======== INPUT DATA

File: src/flat_wrapper.sv
// flat-port wrapper written by rule: the top's interface ports become plain ports
module add_arbiter_flat import add_arb_pkg::*;
#(
  parameter int DATAWIDTH = DEF_DATAWIDTH,
  parameter int NUM_REQ   = DEF_NUM_REQ,
  parameter int IDW       = DEF_IDW
)
  (Clk, Rst_n, busy, state_dbg, bus_req_valid, bus_req_a, bus_req_b, bus_rsp_ready, bus_req_ready, bus_rsp_valid, bus_rsp_sum, bus_rsp_id);
  add_arbiter_if #(.DATAWIDTH(DATAWIDTH), .NUM_REQ(NUM_REQ), .IDW(IDW)) bus_i ();
  input  logic Clk;
  input  logic Rst_n;
  output logic busy;
  output state_t state_dbg;
  input wire logic [$bits(bus_i.req_valid)-1:0] bus_req_valid;
  input wire logic [$bits(bus_i.req_a)-1:0] bus_req_a;
  input wire logic [$bits(bus_i.req_b)-1:0] bus_req_b;
  input wire logic [$bits(bus_i.rsp_ready)-1:0] bus_rsp_ready;
  output wire logic [$bits(bus_i.req_ready)-1:0] bus_req_ready;
  output wire logic [$bits(bus_i.rsp_valid)-1:0] bus_rsp_valid;
  output wire logic [$bits(bus_i.rsp_sum)-1:0] bus_rsp_sum;
  output wire logic [$bits(bus_i.rsp_id)-1:0] bus_rsp_id;
  assign bus_i.req_valid = bus_req_valid;
  assign bus_i.req_a = bus_req_a;
  assign bus_i.req_b = bus_req_b;
  assign bus_i.rsp_ready = bus_rsp_ready;
  assign bus_req_ready = bus_i.req_ready;
  assign bus_rsp_valid = bus_i.rsp_valid;
  assign bus_rsp_sum = bus_i.rsp_sum;
  assign bus_rsp_id = bus_i.rsp_id;
  add_arbiter #(.DATAWIDTH(DATAWIDTH), .NUM_REQ(NUM_REQ), .IDW(IDW)) u_core (.Clk(Clk), .Rst_n(Rst_n), .bus(bus_i), .busy(busy), .state_dbg(state_dbg));
endmodule
<file path="src/rtl/pc_sequencer_if.sv">
// Vector-fetch port between the PC sequencer and instruction memory.
// A beat transfers on any cycle where vec_rd and vec_valid are both high; vec_rd
// holds with a stable vec_addr until that happens, and vec_valid while vec_rd is low is ignored.
interface pc_sequencer_if;
    logic        vec_rd;
    logic [31:0] vec_addr;
    logic [15:0] vec_data;
    logic        vec_valid;

    modport master (
        output vec_rd,
        output vec_addr,
        input  vec_data,
        input  vec_valid
    );

    modport slave (
        input  vec_rd,
        input  vec_addr,
        output vec_data,
        output vec_valid
    );
endinterface

</file>
<file path="src/rtl/pc_sequencer.sv">
// Next-PC selection: boot vector fetch, increment, branch, stall and interrupt
// entry through a two-halfword vector fetch.
module pc_sequencer #(
    parameter logic [31:0] RESET_VEC_ADDR = 32'h0,
    parameter logic [31:0] INT_VEC_ADDR   = 32'h2
) (
    input  logic          clk,
    input  logic          rst,
    input  logic          stall_in,
    input  logic          instr_size,
    input  logic [31:0]   current_pc,
    input  logic          branch_taken,
    input  logic [31:0]   branch_target,
    input  logic          int_req,
    pc_sequencer_if.master vec,
    output logic [31:0]   next_pc,
    output logic          pc_stall,
    output logic          flush,
    output logic          int_ack,
    output logic [31:0]   saved_pc,
    output logic [2:0]    state_dbg
);

    typedef enum logic [2:0] {
        BOOT_LO = 3'd0,
        BOOT_HI = 3'd1,
        RUN     = 3'd2,
        INT_LO  = 3'd3,
        INT_HI  = 3'd4
    } state_t;

    state_t      state;
    logic        pending;
    logic [15:0] lo_half;
    logic        accept;
    logic [31:0] inc_pc;
    logic [31:0] vec_base;

    assign state_dbg = state;
    assign inc_pc    = current_pc + 32'd1 + {31'd0, instr_size};
    assign vec_base  = (state == INT_LO || state == INT_HI) ? INT_VEC_ADDR : RESET_VEC_ADDR;

    always_comb begin
        next_pc      = 32'd0;
        pc_stall     = 1'b1;
        flush        = 1'b1;
        vec.vec_rd   = 1'b0;
        vec.vec_addr = vec_base;
        int_ack      = 1'b0;
        accept       = 1'b0;
        case (state)
            BOOT_HI, INT_HI: begin
                vec.vec_rd   = 1'b1;
                vec.vec_addr = vec_base + 32'd1;
                next_pc      = {vec.vec_data, lo_half};
                pc_stall     = ~vec.vec_valid;
            end
            RUN: begin
                next_pc  = inc_pc;
                pc_stall = 1'b0;
                flush    = 1'b0;
                // Branch beats everything; a pending interrupt waits for a quiet cycle.
                if (branch_taken) begin
                    next_pc = branch_target;
                    flush   = 1'b1;
                end else if (pending && !stall_in) begin
                    accept   = 1'b1;
                    int_ack  = 1'b1;
                    flush    = 1'b1;
                    pc_stall = 1'b1;
                end else if (stall_in) begin
                    pc_stall = 1'b1;
                end
            end
            default: begin
                vec.vec_rd = 1'b1;
            end
        endcase
    end

    always_ff @(posedge clk or negedge rst) begin
        if (!rst) begin
            state    <= BOOT_LO;
            pending  <= 1'b0;
            lo_half  <= 16'd0;
            saved_pc <= 32'd0;
        end else begin
            pending <= accept ? 1'b0 : (pending | int_req);
            case (state)
                BOOT_LO: if (vec.vec_valid) begin
                    lo_half <= vec.vec_data;
                    state   <= BOOT_HI;
                end
                BOOT_HI: if (vec.vec_valid) state <= RUN;
                INT_LO: if (vec.vec_valid) begin
                    lo_half <= vec.vec_data;
                    state   <= INT_HI;
                end
                INT_HI: if (vec.vec_valid) state <= RUN;
                RUN: if (accept) begin
                    saved_pc <= current_pc;
                    state    <= INT_LO;
                end
                default: state <= BOOT_LO;
            endcase
        end
    end

endmodule
</file>
<file path="src/flat_wrapper.sv">
// flat-port wrapper written by rule: the top's interface ports become plain ports
module pc_sequencer_flat 
#(
    parameter logic [31:0] RESET_VEC_ADDR = 32'h0,
    parameter logic [31:0] INT_VEC_ADDR   = 32'h2
)
  (clk, rst, stall_in, instr_size, current_pc, branch_taken, branch_target, int_req, next_pc, pc_stall, flush, int_ack, saved_pc, state_dbg, vec_vec_rd, vec_vec_addr, vec_vec_data, vec_vec_valid);
  pc_sequencer_if vec_i ();
  input  logic clk;
  input  logic rst;
  input  logic stall_in;
  input  logic instr_size;
  input  logic [31:0] current_pc;
  input  logic branch_taken;
  input  logic [31:0] branch_target;
  input  logic int_req;
  output logic [31:0] next_pc;
  output logic pc_stall;
  output logic flush;
  output logic int_ack;
  output logic [31:0] saved_pc;
  output logic [2:0] state_dbg;
  output wire logic [$bits(vec_i.vec_rd)-1:0] vec_vec_rd;
  output wire logic [$bits(vec_i.vec_addr)-1:0] vec_vec_addr;
  input wire logic [$bits(vec_i.vec_data)-1:0] vec_vec_data;
  input wire logic [$bits(vec_i.vec_valid)-1:0] vec_vec_valid;
  assign vec_vec_rd = vec_i.vec_rd;
  assign vec_vec_addr = vec_i.vec_addr;
  assign vec_i.vec_data = vec_vec_data;
  assign vec_i.vec_valid = vec_vec_valid;
  pc_sequencer #(.RESET_VEC_ADDR(RESET_VEC_ADDR), .INT_VEC_ADDR(INT_VEC_ADDR)) u_core (.clk(clk), .rst(rst), .stall_in(stall_in), .instr_size(instr_size), .current_pc(current_pc), .branch_taken(branch_taken), .branch_target(branch_target), .int_req(int_req), .vec(vec_i), .next_pc(next_pc), .pc_stall(pc_stall), .flush(flush), .int_ack(int_ack), .saved_pc(saved_pc), .state_dbg(state_dbg));
endmodule
</file>
<file path="config.mk">
export PLATFORM = sky130hd
export DESIGN_NAME = pc_sequencer_flat
export DESIGN_NICKNAME = d
export VERILOG_FILES = /design/src/rtl/pc_sequencer_if.sv /design/src/rtl/pc_sequencer.sv /design/src/flat_wrapper.sv
export SDC_FILE = /design/constraint.sdc
export NUM_CORES = 1
export LEC_CHECK = 0
export BUFFER_PORTS_ARGS = -buffer_cell sky130_fd_sc_hd__buf_2
export CORE_MARGIN = 2
export CORE_UTILIZATION = 49
export DETAILED_ROUTE_END_ITERATION = 10
export PLACE_DENSITY = 0.86
export SETUP_SLACK_MARGIN = 0.4
export SLEW_MARGIN = 25
export SYNTH_ARGS = -nofsm -noshare
export SYNTH_HDL_FRONTEND = slang
export SYNTH_SLANG_ARGS = --single-unit
</file>
<file path="constraint.sdc">
create_clock -name clk -period 5 [get_ports clk]
set_clock_uncertainty 0.05 [all_clocks]
set_input_delay 0.5 -clock clk [delete_from_list [all_inputs] [get_ports clk]]
set_output_delay 0.5 -clock clk [all_outputs]
set_load 0.005 [all_outputs]
</file>
==> flow_metrics.env <==
export IMPL_endpoint_kind="primary output"
export IMPL_final_max_slew_violation_count=0
export IMPL_synthCells=367
export IMPL_p_switching_mw=0.858
export IMPL_clkTransAtPathRegs_ns=0.10
export IMPL_postRouteAntennaNets=0
export IMPL_synth_distinct_cells=42
export IMPL_comb_power_share_pct=52.9
export IMPL_globalplace_congestion=0.868
export IMPL_synth_seq_area_share_pct=36.2
export IMPL_holdBufCountCts=0
export IMPL_synth_ff_type="dfrtp_1"
export IMPL_die_area_um2=8040
export IMPL_post_dp_cell_area_um2=4320
export IMPL_grt_pass1_wl_um=15900
export IMPL_grt_overflow_total=0
export IMPL_yosysTopAreaCellShare_pct=36.2
export IMPL_peakVddDrop_mv=0.228
export IMPL_worst_pin_slew_ns=0.915
export IMPL_synth_warnings=0
export IMPL_start_util_pct=50.1
export IMPL_cts_tree="yes"
export IMPL_fin_crit_sh_pct=59.8
export IMPL_synth_area_top_cells="dfrtp_1, mux2_4, mux2_2"
export IMPL_relSlewSlack_pct=38.8
export IMPL_drtIter0Drc=193
export IMPL_cap_violations=0
export IMPL_wl_per_cell_um=17.6
export IMPL_port_buffers=159
export IMPL_rows=31
export IMPL_finalWirelength_um=10800
export IMPL_grt_max_degree=53
export IMPL_p_seq_share_pct=33.6
export IMPL_finalSetupViolCount=0
export IMPL_synth_seq_cells=52
export IMPL_postSynth_asyncResetShare_pct=100
export IMPL_worstSetupStartpointType="input pin"
export IMPL_fin_setup_tns_ns=0
export IMPL_synth_edf_count=0
export IMPL_cp_data_required_time_ns=4.45
export IMPL_cts_buffers=5
export IMPL_die_x_um=89.7
export IMPL_setup_slack_ns=2.01
export IMPL_grt_antenna_before_repair=0
export IMPL_status="complete, no violations"
export IMPL_swShare_pct=37.2
export IMPL_cts_resized_gates=0
export IMPL_fin_nets=605
export IMPL_fmax_mhz=334
export IMPL_p_leak_nw=2.19
export IMPL_final_area_um2=4440
export IMPL_gr_usage_all_layers_pct=26.3
export IMPL_clock_path_buffers=2
export IMPL_via_per_inst=5.38
export IMPL_rsz0062_at_grt="false"
export IMPL_layout_drive_gt1_share_pct=43.1
export IMPL_crit_type="in -> out"
export IMPL_via_count=3312
export IMPL_clkPwrFrac_pct=13.5
export IMPL_antennaDiodeCount=0
export IMPL_cts_max_level=2
export IMPL_drt_first_pass_iters=5
export IMPL_core_um2=7180
export IMPL_holdWs_ns=0.268
export IMPL_period_minus_slack_ns=2.99
export IMPL_dp_cells=608
export IMPL_internal_power_mw=1.45
export IMPL_ioPinCount=190
export IMPL_hpwlAfterDp_um=8270
export IMPL_crit_fanout=8
export IMPL_grt_pass1_vias=3128
export IMPL_clk_latency_ns=0.31
export IMPL_final_hold_viol_count=0
export IMPL_area_growth_syn_to_layout_pct=23.3
export IMPL_clock_sinks=52
export IMPL_syn_area_per_cell_um2=9.80
export IMPL_synth_area_um2=3600
export IMPL_cts_setup_buffers=0
export IMPL_fin_cells=616
export IMPL_drc=0
export IMPL_p_per_area_nw_per_um2=520
export IMPL_synth_top_cell_by_area="dfrtp_1"
export IMPL_synthMostInstantiatedCell="dfrtp_1"
export IMPL_num_fill_cells=657
export IMPL_root_buffer="clkbuf_8"
export IMPL_ys_top_cells_by_count="dfrtp_1, o21ai_0, buf_4"
export IMPL_hold_path_class="in -> async"
export IMPL_dp_slack_ns=2.03
export IMPL_fin_util_pct=61.8
export IMPL_dieHeight_um=89.7
export IMPL_total_power_mw=2.31
export IMPL_cp_arrival_ns=2.44
-- power groups by stage --
stage	registers (mW)	clock network [mW]	logic, mW
final	0.776	0.311	1.22
after global routing	0.803	0.334	1.36
after CTS	0.773	0.315	1.23
after detailed placement	0.777	0	1.22
after global placement	0.765	0	1.19
after floorplan	0.747	0	0.763
-- worst max-delay path: stages --
cell and delay [ns]:
buf_2 0.08, inv_1 0.04, ha_1 0.20, inv_1 0.08, ha_1 0.17, nand3_1 0.19
nand2b_1 0.37, nor4_1 0.45, xnor2_1 0.16, o21ai_1 0.07, buf_2 0.13
-- cell usage in the layout (no fill, tap or decap), types with 2 or more instances in the layout --
master / Yosys / final
o21ai_1: 3 / 3
nand2_1: 26 / 26
mux2_4: 25 / 25
o21ai_0: 47 / 47
and3_1: 3 / 3
nand2b_1: 2 / 2
xnor2_1: 17 / 17
nor2_1: 15 / 14
dfrtp_1: 52 / 52
clkbuf_8: 0 / 6
buf_2: 2 / 159
nand3_1: 11 / 11
and2_1: 2 / 2
o31a_1: 2 / 2
nor3_1: 7 / 7
conb_1: 1 / 30
buf_4: 31 / 4
ha_1: 2 / 2
and4_1: 6 / 6
mux2_2: 22 / 22
nand4_1: 8 / 8
a22oi_1: 22 / 22
a21oi_1: 4 / 4
inv_1: 6 / 6
xor2_1: 13 / 13
nor4_1: 6 / 6
-- state kept, by name (all words and copies together) (netlist names) --
register          count
u_core.state_dbg      3
u_core.lo_half       16
u_core.pending        1
u_core.saved_pc      32
-- cell type report --
cell class	instances	area (µm²)	share of cell area, %
clock buffers	6	82.6	1.86
inverters	7	28.8	0.649
multi-input cells	287	2040	45.9
flip-flops and latches	52	1300	29.3
well taps	99	124	2.79
repair buffers	163	826	18.6
clock inverters	2	38.8	0.874
-- logic make-up after synthesis --
logic type | Yosys count | share of synthesized area [%]
AND/OR/NAND/NOR | 95 | 14.3
AO/OA/AOI/OAI | 82 | 13.5
buffers and inverters | 57 | 10.4
flip-flops | 52 | 36.2
multiplexers | 48 | 17.6
XOR/XNOR | 30 | 7.30
adder cells (fa/ha/maj) | 2 | 0.696
other | 1 | 0.104
-- per-layer routing --
layer | vias up | wire length [µm] | global-route usage [%]
li1 | 1551 | - | -
met1 | 1577 | 4280 | 32.7
met2 | 157 | 5320 | 44.7
met3 | 27 | 924 | 5.48
met4 | 0 | 306 | 10.0
met5 | - | 0 | 0
-- path summary, 6_finish.rpt --
path,from,depth (start not counted),end,slack (ns)
max in group asynchronous,rst,2,u_core.saved_pc[3],4.18
hold / removal,rst,2,u_core.lo_half[15],0.27
min in group clk,int_req,3,u_core.pending,0.38
hold reg to reg,u_core.saved_pc[0],2,u_core.saved_pc[0],0.44
setup reg to reg,u_core.state_dbg[1],6,u_core.saved_pc[23],2.62
setup / recovery,current_pc[0],11,next_pc[28],2.01
No activity file was read; power rests on OpenSTA's default activity.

================

TASK PROMPT >>
A complete answer gives every line of the records holding "cycle".

TASK RESULT >>
// A beat transfers on any cycle where vec_rd and vec_valid are both high; vec_rd
                // Branch beats everything; a pending interrupt waits for a quiet cycle.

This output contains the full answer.